━━━ Records to use ━━━

What follows belongs to an exercise in optimizing a design on an open flow for small area, a short achievable clock period and few clock cycles; a production flow would make more cautious choices. Function was checked by simulation only, so behaviour that the tests miss may differ from the original. Power figures rest on the tool's default switching activity, not on a simulated workload.

**flow/design.v**
```verilog
module sw_link_core (
    input  wire         clk,
    input  wire         rst,             
    input  wire [7:0]   cfg_self_addr,   
    input  wire [7:0]   cfg_peer_addr,   
    input  wire [6:0]   prog_len,        
    output wire [5:0]   prog_addr,       
    input  wire [7:0]   prog_data,       
    output wire         call_valid,
    output wire [3:0]   call_op,
    output wire [3:0]   call_len,
    output wire [111:0] call_data,
    input  wire         call_ready,
    input  wire         resp_ok,
    input  wire [1:0]   resp_mode,
    input  wire [3:0]   resp_len,
    input  wire [111:0] resp_data,
    input  wire         irq_rx,          
    input  wire         host_req,        
    input  wire [23:0]  host_slots,
    output wire [5:0]   err,
    output wire [1:0]   rej_reason,
    output wire [1:0]   lsm_state,
    output wire [5:0]   ord_code,
    output wire         halted
);
    localparam [3:0] OP_ENTER_RX    = 4'd0,
                     OP_TX_NONEMPTY = 4'd1,
                     OP_FLUSH_TX    = 4'd2,
                     OP_SEND        = 4'd3,
                     OP_READ_STATUS = 4'd4,
                     OP_RX_NONEMPTY = 4'd5,
                     OP_FLUSH_RX    = 4'd6,
                     OP_RECEIVE     = 4'd7,
                     OP_SAMPLE      = 4'd8,
                     OP_EMIT        = 4'd9;
    localparam [1:0] M_IDLE = 2'd0, M_RX = 2'd1, M_TX = 2'd2, M_REC = 2'd3;
    localparam [4:0] X_NOP        = 5'b00_000,
                     X_SAMPLE     = 5'b00_010,
                     X_HOSTFWD    = 5'b00_011,
                     X_ORDREQ_ACK = 5'b00_100,
                     X_ENC_VALUE  = 5'b01_000,
                     X_ENC_ORDER  = 5'b01_001,
                     X_DEC_VALUE  = 5'b01_010,
                     X_DEC_ORDER  = 5'b01_011,
                     X_ORD_PACK   = 5'b10_000,
                     X_ORD_TAGCUR = 5'b10_001,
                     X_ORD_UNPACK = 5'b10_010,
                     X_ORD_APPLY  = 5'b10_011,
                     X_LINK_INIT  = 5'b11_000,
                     X_LINK_SEND  = 5'b11_001,
                     X_LINK_REARM = 5'b11_010,
                     X_LINK_RECV  = 5'b11_011,
                     X_LINK_RXDONE= 5'b11_100;
    localparam [7:0] CH_T = 8'h54, CH_L = 8'h4C, CH_H = 8'h48;
    function known;
        input [7:0] b;
        known = (b == CH_T) || (b == CH_L) || (b == CH_H);
    endfunction
    function [1:0] code_of;
        input [7:0] b;
        code_of = (b == CH_T) ? 2'b00 : (b == CH_L) ? 2'b01 : 2'b10;
    endfunction
    reg [5:0]   pc;
    reg         halt_r;
    reg [4:0]   ir;            
    reg         cv;            
    reg [3:0]   cop;           
    reg [2:0]   spin_n;        
    reg [79:0]  cd;            
    reg [5:0]   op_tag;
    reg [31:0]  op_temp;
    reg [15:0]  op_hum;
    reg [31:0]  op_lux;
    reg [7:0]   op_slot0, op_slot1, op_slot2;
    reg [7:0]   res_tag;
    reg [31:0]  res_temp;
    reg [15:0]  res_hum;
    reg [31:0]  res_lux;
    reg [1:0]   rs_c0, rs_c1, rs_c2;
    reg         rs_e01, rs_e02, rs_e12;
    reg [87:0]  txb;
    reg         tx_nz, tx_14;
    reg [87:0]  rxb;
    reg         rx_vok, rx_ook;
    reg         rx_pend, order_pend, res_valid, ord_ok;
    reg [1:0]   lsm;
    reg [3:0]   stall_cnt;
    reg [5:0]   err_r;
    reg [1:0]   rej_r;
    reg [1:0]   ord0, ord1, ord2;
    assign prog_addr  = pc;
    assign call_valid = cv;
    assign call_op    = cop;
    assign call_len   = {tx_14, 2'b11, 1'b0};
    assign call_data  = {txb[87:56], cd};
    assign err        = err_r;
    assign rej_reason = rej_r;
    assign lsm_state  = lsm;
    assign ord_code   = {ord2, ord1, ord0};
    assign halted     = halt_r;
    wire        hs = cv & call_ready;
    wire        rs_tx    = (resp_mode == M_TX);
    wire        rs_rx    = (resp_mode == M_RX);
    wire        spin_more = rs_tx & (spin_n != 3'd7);
    wire        is_send  = (ir == X_LINK_SEND);
    wire        is_rearm = (ir == X_LINK_REARM);
    wire        forced   = ~rs_rx & (stall_cnt >= 4'd10);
    reg         last;
    always @(*) begin
        case (cop)
            OP_TX_NONEMPTY, OP_FLUSH_TX, OP_SEND,
            OP_RX_NONEMPTY, OP_FLUSH_RX:   last = 1'b0;
            OP_READ_STATUS:                last = ~spin_more & ~(is_rearm & forced);
            default:                       last = 1'b1;
        endcase
    end
    wire        adv = ~cv | (call_ready & last);
    wire [1:0]  t_c0 = res_tag[5:4];
    wire [1:0]  t_c1 = res_tag[3:2];
    wire [1:0]  t_c2 = res_tag[1:0];
    wire        un_r1 = res_tag[7];
    wire        un_r2 = (t_c0 == t_c1) | (t_c0 == t_c2) | (t_c1 == t_c2);
    wire        un_r3 = (&t_c0) | (&t_c1) | (&t_c2);
    wire        un_ok = ~un_r1 & ~un_r2 & ~un_r3;
    wire        ap_r2 = rs_e01 | rs_e02 | rs_e12;
    wire        ap_r3 = (&rs_c0) | (&rs_c1) | (&rs_c2);
    wire        ap_ok = ~ap_r2 & ~ap_r3;
    wire        pk_ok = known(op_slot0) & known(op_slot1) & known(op_slot2);
    wire [7:0]  rx_b3 = rxb[7:0];
    wire [7:0]  rx_b4 = rxb[15:8];
    wire [7:0]  rx_b5 = rxb[23:16];
    function [1:0] code3;
        input [7:0] b;
        code3 = known(b) ? code_of(b) : 2'b11;
    endfunction
    reg         rx_pend_d, order_pend_d, res_valid_d, ord_ok_d;
    always @(*) begin
        rx_pend_d = rx_pend;
        if (hs && cop == OP_ENTER_RX && ir == X_LINK_RXDONE) rx_pend_d = 1'b0;
        if (irq_rx) rx_pend_d = 1'b1;
        order_pend_d = order_pend;
        if (ir == X_ORDREQ_ACK) order_pend_d = 1'b0;
        if (host_req) order_pend_d = 1'b1;
        res_valid_d = res_valid;
        if (ir == X_DEC_VALUE) res_valid_d = rx_vok;
        if (ir == X_DEC_ORDER) res_valid_d = rx_ook;
        ord_ok_d = ord_ok;
        if (ir == X_ORD_UNPACK) ord_ok_d = un_ok;
        if (ir == X_ORD_APPLY)  ord_ok_d = ap_ok;
    end
    wire        rcv_hs   = hs & (cop == OP_RECEIVE);
    wire        rx_match = (resp_data[15:8] == cfg_self_addr);
    wire        rx_vok_d = rcv_hs ? resp_ok & (resp_len >= 4'd14) & rx_match : rx_vok;
    wire        rx_ook_d = rcv_hs ? resp_ok & (resp_len >= 4'd6)  & rx_match : rx_ook;
    wire        tx_nz_d = tx_nz | (ir == X_ENC_VALUE) | (ir == X_ENC_ORDER);
    wire [7:0]  w = prog_data;
    reg         w_legal;
    always @(*) begin
        case (w)
            8'h00, 8'h01, 8'h02, 8'h03, 8'h04,
            8'h10, 8'h11, 8'h12, 8'h13,
            8'h20, 8'h21, 8'h22, 8'h23,
            8'h30, 8'h31, 8'h32, 8'h33, 8'h34: w_legal = 1'b1;
            default:                           w_legal = w[7];
        endcase
    end
    wire        f_halt = ({1'b0, pc} >= prog_len) | ~w_legal;
    wire        w_ctl  = w[7] | (w[7:1] == 7'd0);      
    reg         skip_no;     
    always @(*) begin
        case (w[5:4])
            2'd0: skip_no = ~rx_pend_d;
            2'd1: skip_no = ~order_pend_d;
            2'd2: skip_no = ~res_valid_d;
            default: skip_no = ~ord_ok_d;
        endcase
    end
    wire [5:0]  pc_inc  = pc + 6'd1;
    wire [5:0]  pc_skip = pc + 6'd1 + {2'b00, w[3:0]};
    reg         j_v;
    reg  [5:0]  j_key, j_to;
    reg         p_seq;           
    reg         mg;              
    wire        j_hit   = j_v & (j_key == pc);
    wire [5:0]  pc_nxt  = ~w_ctl                       ? (j_hit ? j_to : pc_inc) :
                          (w[7:6] == 2'b11)            ? w[5:0]  :
                          (w[7:6] == 2'b10 && skip_no) ? pc_skip : pc_inc;
    wire        w_static = (w[7:6] == 2'b11) | (w[7:1] == 7'd0);
    wire [5:0]  w_succ   = w[7] ? w[5:0] : pc_inc;
    wire        take     = adv & ~halt_r;
    always @(posedge clk) begin
        if (rst) begin
            j_v   <= 1'b0;
            mg    <= 1'b0;
            p_seq <= 1'b0;
        end else if (take) begin
            mg    <= ~w_ctl & j_hit;
            p_seq <= ~w_ctl & ~j_hit;
            if (w_static && (mg || p_seq)) begin
                j_v  <= 1'b1;
                j_to <= w_succ;
                if (!mg) j_key <= pc - 6'd1;
            end
        end
    end
    reg         w_call;
    reg [3:0]   w_op;
    always @(*) begin
        w_call = 1'b1;
        case (w[5:0])
            6'h02:   w_op = OP_SAMPLE;
            6'h03:   w_op = OP_EMIT;
            6'h31:   begin w_op = OP_TX_NONEMPTY; w_call = tx_nz_d; end
            6'h32:   w_op = OP_READ_STATUS;
            6'h33:   w_op = OP_RECEIVE;
            6'h30,
            6'h34:   w_op = OP_ENTER_RX;
            default: begin w_op = OP_ENTER_RX; w_call = 1'b0; end
        endcase
        if (w_ctl) w_call = 1'b0;
    end
    wire        dec_v      = (ir == X_DEC_VALUE) & rx_vok;
    wire [7:0]  res_tag_d  = dec_v ? rx_b3      : res_tag;
    wire [31:0] res_temp_d = dec_v ? rxb[39:8]  : res_temp;
    wire [15:0] res_hum_d  = dec_v ? rxb[55:40] : res_hum;
    wire [31:0] res_lux_d  = dec_v ? rxb[87:56] : res_lux;
    wire [87:0] txb_d      = (ir == X_ENC_VALUE) ? {op_lux, op_hum, op_temp, 2'b00, op_tag} :
                             (ir == X_ENC_ORDER) ? {txb[87:24], op_slot2, op_slot1, op_slot0} :
                                                   txb;
    wire        tx_14_d    = (ir == X_ENC_VALUE) | (tx_14 & (ir != X_ENC_ORDER));
    wire        send_pend  = cv & (ir == X_LINK_SEND) & (cop != OP_READ_STATUS);
    wire        cd_res     = (cv & (ir == X_HOSTFWD)) | ((w == 8'h03) & ~send_pend);
    always @(posedge clk)
        cd <= cd_res ? {res_hum_d, res_lux_d, res_temp_d}
                     : {txb_d[55:0], cfg_self_addr, cfg_peer_addr, 4'b0000, tx_14_d, 3'b101};
    always @(posedge clk) begin
        if (rst) begin
            pc     <= 6'd0;
            halt_r <= 1'b0;
            ir     <= X_NOP;
            cv     <= 1'b0;
            cop    <= OP_ENTER_RX;
            spin_n <= 3'd0;
        end else begin
            if (hs) begin
                case (cop)
                    OP_TX_NONEMPTY: cop <= resp_ok ? OP_FLUSH_TX : OP_SEND;
                    OP_FLUSH_TX:    cop <= OP_SEND;
                    OP_SEND:        begin cop <= OP_READ_STATUS; spin_n <= 3'd0; end
                    OP_READ_STATUS: begin
                        spin_n <= spin_n + 3'd1;
                        if (!spin_more) cop <= OP_RX_NONEMPTY;
                    end
                    OP_RX_NONEMPTY: cop <= resp_ok ? OP_FLUSH_RX : OP_ENTER_RX;
                    OP_FLUSH_RX:    cop <= OP_ENTER_RX;
                    default: ;
                endcase
            end
            if (adv) begin
                ir     <= (halt_r | w_ctl) ? X_NOP : {w[5:4], w[2:0]};
                cv     <= w_call & ~halt_r & ~f_halt;
                cop    <= w_op;
                spin_n <= 3'd0;
                if (!halt_r) begin
                    if (f_halt) halt_r <= 1'b1;
                    else        pc     <= pc_nxt;
                end
            end
        end
    end
    always @(posedge clk) begin
        if (rst) begin
            op_tag     <= 6'd0;
            op_temp    <= 32'd0;
            op_hum     <= 16'd0;
            op_lux     <= 32'd0;
            op_slot0   <= 8'd0;
            op_slot1   <= 8'd0;
            op_slot2   <= 8'd0;
            res_tag    <= 8'd0;
            res_temp   <= 32'd0;
            res_hum    <= 16'd0;
            res_lux    <= 32'd0;
            rs_c0      <= 2'b11;
            rs_c1      <= 2'b11;
            rs_c2      <= 2'b11;
            rs_e01     <= 1'b1;
            rs_e02     <= 1'b1;
            rs_e12     <= 1'b1;
            tx_nz      <= 1'b0;
            tx_14      <= 1'b0;
            rx_vok     <= 1'b0;
            rx_ook     <= 1'b0;
            lsm        <= M_IDLE;
            stall_cnt  <= 4'd0;
            err_r      <= 6'd0;
            rej_r      <= 2'd0;
            ord0       <= 2'b00;      
            ord1       <= 2'b01;      
            ord2       <= 2'b10;      
        end else begin
            case (ir)
            X_ENC_VALUE, X_ENC_ORDER: begin
                tx_nz <= 1'b1;
                tx_14 <= tx_14_d;
            end
            X_DEC_VALUE: begin
                res_tag  <= res_tag_d;
                res_temp <= res_temp_d;
                res_hum  <= res_hum_d;
                res_lux  <= res_lux_d;
            end
            X_DEC_ORDER: if (rx_ook) begin
                rs_c0  <= code3(rx_b3);
                rs_c1  <= code3(rx_b4);
                rs_c2  <= code3(rx_b5);
                rs_e01 <= (rx_b3 == rx_b4);
                rs_e02 <= (rx_b3 == rx_b5);
                rs_e12 <= (rx_b4 == rx_b5);
            end
            X_ORD_PACK: if (!halt_r) begin
                if (!pk_ok)
                    err_r[4] <= 1'b1;
                else
                    op_tag <= {code_of(op_slot0), code_of(op_slot1), code_of(op_slot2)};
            end
            X_ORD_TAGCUR: op_tag <= {ord0, ord1, ord2};
            X_ORD_UNPACK: if (!halt_r) begin
                if (un_ok) begin
                    rs_c0  <= t_c0;
                    rs_c1  <= t_c1;
                    rs_c2  <= t_c2;
                    rs_e01 <= 1'b0;
                    rs_e02 <= 1'b0;
                    rs_e12 <= 1'b0;
                end else begin
                    rej_r    <= un_r1 ? 2'd1 : un_r2 ? 2'd2 : 2'd3;
                    err_r[3] <= 1'b1;
                end
            end
            X_ORD_APPLY: if (!halt_r) begin
                if (ap_ok) begin
                    ord0 <= rs_c0;
                    ord1 <= rs_c1;
                    ord2 <= rs_c2;
                end else begin
                    rej_r    <= ap_r2 ? 2'd2 : 2'd3;
                    err_r[3] <= 1'b1;
                end
            end
            X_LINK_SEND: if (!cv && !halt_r) err_r[4] <= 1'b1;    
            default: ;
            endcase
            if (hs) begin
                case (cop)
                OP_SAMPLE: begin
                    op_temp <= resp_data[31:0];
                    op_hum  <= resp_data[47:32];
                    op_lux  <= resp_data[79:48];
                end
                OP_ENTER_RX: begin
                    lsm <= M_RX;
                    if (ir != X_LINK_RXDONE) stall_cnt <= 4'd0;
                    if (ir == X_LINK_REARM)  err_r[2]  <= 1'b1;
                end
                OP_SEND: begin
                    if (!resp_ok) err_r[0] <= 1'b1;
                    lsm <= M_TX;
                end
                OP_READ_STATUS: if (!spin_more) begin
                    if (rs_tx) err_r[2] <= 1'b1;
                    if (is_send) begin
                        if (!rs_tx) lsm <= M_IDLE;
                    end else if (rs_rx) begin
                        stall_cnt <= 4'd0;
                        lsm       <= M_RX;
                    end else if (!forced) begin
                        stall_cnt <= stall_cnt + 4'd1;
                        lsm       <= M_REC;
                    end
                end
                OP_RECEIVE: begin
                    rx_vok <= rx_vok_d;
                    rx_ook <= rx_ook_d;
                    if (!resp_ok) err_r[1] <= 1'b1;
                end
                default: ;
                endcase
            end
            if (host_req) begin
                op_slot0 <= host_slots[7:0];
                op_slot1 <= host_slots[15:8];
                op_slot2 <= host_slots[23:16];
            end
            if (f_halt && adv && !halt_r) err_r[5] <= 1'b1;
        end
    end
    always @(posedge clk) begin
        if (rst) begin
            rx_pend    <= 1'b0;
            order_pend <= 1'b0;
            res_valid  <= 1'b0;
            ord_ok     <= 1'b0;
        end else begin
            rx_pend    <= rx_pend_d;
            order_pend <= order_pend_d;
            res_valid  <= res_valid_d;
            ord_ok     <= ord_ok_d;
        end
    end
    always @(posedge clk) begin
        txb <= txb_d;
        if (hs && cop == OP_RECEIVE && resp_ok)
            rxb <= resp_data[111:24];
    end
endmodule
```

━━━

= Requirement =
Reproduce each line of the records in which the string "halted" appears.

= Exercise answer =
    output wire         halted
    assign halted     = halt_r;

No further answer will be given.